(SOURCE INFORMATION Opens)

## config.mk

```make
export PLATFORM = sky130hd
export DESIGN_NAME = oh_clkgate_ctrl
export DESIGN_NICKNAME = d
export VERILOG_FILES = /design/src/rtl/oh_clkgate_ctrl.sv
export SDC_FILE = /design/constraint.sdc
export NUM_CORES = 1
export LEC_CHECK = 0
export ABC_CLOCK_PERIOD_IN_PS = 4420
export CAP_MARGIN = 5
export CORE_ASPECT_RATIO = 1.5
export CORE_MARGIN = 2
export CORE_UTILIZATION = 45
export CTS_CLUSTER_DIAMETER = 50
export DETAILED_ROUTE_END_ITERATION = 16
export PLACE_DENSITY = 0.85
export SETUP_SLACK_MARGIN = 0.15
export SLEW_MARGIN = 5
export SYNTH_ARGS = -nofsm -noshare
export SYNTH_HDL_FRONTEND = slang
export SYNTH_SLANG_ARGS = --single-unit
```

## constraint.sdc

```tcl
create_clock -name clk -period 4.42 [get_ports clk]
set_input_delay 0.663 -clock clk [delete_from_list [all_inputs] [get_ports clk]]
set_output_delay 0.663 -clock clk [all_outputs]
set_load 0.01 [all_outputs]
```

(SOURCE INFORMATION Closes)

--- TASK TO COMPLETE ---
Output all the lines above. Keep each one exact.

--- TASK ANSWER ---
## config.mk

```make
export PLATFORM = sky130hd
export DESIGN_NAME = oh_clkgate_ctrl
export DESIGN_NICKNAME = d
export VERILOG_FILES = /design/src/rtl/oh_clkgate_ctrl.sv
export SDC_FILE = /design/constraint.sdc
export NUM_CORES = 1
export LEC_CHECK = 0
export ABC_CLOCK_PERIOD_IN_PS = 4420
export CAP_MARGIN = 5
export CORE_ASPECT_RATIO = 1.5
export CORE_MARGIN = 2
export CORE_UTILIZATION = 45
export CTS_CLUSTER_DIAMETER = 50
export DETAILED_ROUTE_END_ITERATION = 16
export PLACE_DENSITY = 0.85
export SETUP_SLACK_MARGIN = 0.15
export SLEW_MARGIN = 5
export SYNTH_ARGS = -nofsm -noshare
export SYNTH_HDL_FRONTEND = slang
export SYNTH_SLANG_ARGS = --single-unit
```

## constraint.sdc

```tcl
create_clock -name clk -period 4.42 [get_ports clk]
set_input_delay 0.663 -clock clk [delete_from_list [all_inputs] [get_ports clk]]
set_output_delay 0.663 -clock clk [all_outputs]
set_load 0.01 [all_outputs]
```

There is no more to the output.